Oh, I absolutely wasn't saying "Don't go on the market ABD." I'm just saying that one is likely to have drastically better chances with degree in hand. I still think everything you've said, and in response to my comment, is consistent with the advice to defend sometime in October, so that one can be on the market with degree in hand (since October gives time for revisions and to make things official).

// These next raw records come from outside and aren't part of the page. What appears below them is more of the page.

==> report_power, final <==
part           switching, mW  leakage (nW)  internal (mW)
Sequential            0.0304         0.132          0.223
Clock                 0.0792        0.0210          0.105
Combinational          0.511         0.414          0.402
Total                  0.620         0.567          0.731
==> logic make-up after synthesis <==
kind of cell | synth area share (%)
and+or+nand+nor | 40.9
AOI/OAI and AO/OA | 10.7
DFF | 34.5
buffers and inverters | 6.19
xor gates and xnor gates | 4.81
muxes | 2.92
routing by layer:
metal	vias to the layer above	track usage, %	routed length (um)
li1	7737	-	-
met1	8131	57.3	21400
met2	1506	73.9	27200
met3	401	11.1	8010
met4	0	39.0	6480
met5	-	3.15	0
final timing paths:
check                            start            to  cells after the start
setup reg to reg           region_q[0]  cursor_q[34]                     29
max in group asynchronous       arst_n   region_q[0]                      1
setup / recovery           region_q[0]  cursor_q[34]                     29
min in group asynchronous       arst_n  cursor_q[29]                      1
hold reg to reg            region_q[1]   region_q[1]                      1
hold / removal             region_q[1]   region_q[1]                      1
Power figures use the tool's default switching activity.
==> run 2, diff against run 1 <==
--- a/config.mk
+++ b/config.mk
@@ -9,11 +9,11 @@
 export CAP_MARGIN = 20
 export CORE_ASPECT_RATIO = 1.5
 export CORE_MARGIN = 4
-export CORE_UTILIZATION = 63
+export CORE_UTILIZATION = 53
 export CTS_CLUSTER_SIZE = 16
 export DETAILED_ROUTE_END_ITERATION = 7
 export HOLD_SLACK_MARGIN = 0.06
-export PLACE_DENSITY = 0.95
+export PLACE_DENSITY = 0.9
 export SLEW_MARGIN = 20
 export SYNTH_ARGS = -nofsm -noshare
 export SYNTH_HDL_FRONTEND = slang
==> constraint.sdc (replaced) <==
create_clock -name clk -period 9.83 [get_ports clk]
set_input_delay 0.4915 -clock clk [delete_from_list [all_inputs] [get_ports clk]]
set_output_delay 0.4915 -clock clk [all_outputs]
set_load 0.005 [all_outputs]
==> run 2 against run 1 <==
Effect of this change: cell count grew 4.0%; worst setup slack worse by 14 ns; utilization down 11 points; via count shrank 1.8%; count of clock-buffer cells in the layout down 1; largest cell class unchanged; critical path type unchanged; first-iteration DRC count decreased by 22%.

Holding out for Health Insurance

One thing that would be extremely helpful is if hiring committees would recognize that department/university policies regarding what resources they can and will offer to graduate students who have already defended varies widely. I know in some departments you can defend in early fall and still maintain student status (and student benefits) for the remainder of the academic year. Other departments, mine included, end benefits (library and gym access, health insurance coverage, etc) almost immediately after you submit your defense paperwork, and the paperwork itself expires if it isn't submitted in a timely manner (i.e. you can't just defend and then hold on to the forms for months). I had to make a choice this year between going on the market ABD or going on the market without health insurance. I would hope that seach committees are aware that many candidates have to make this choice.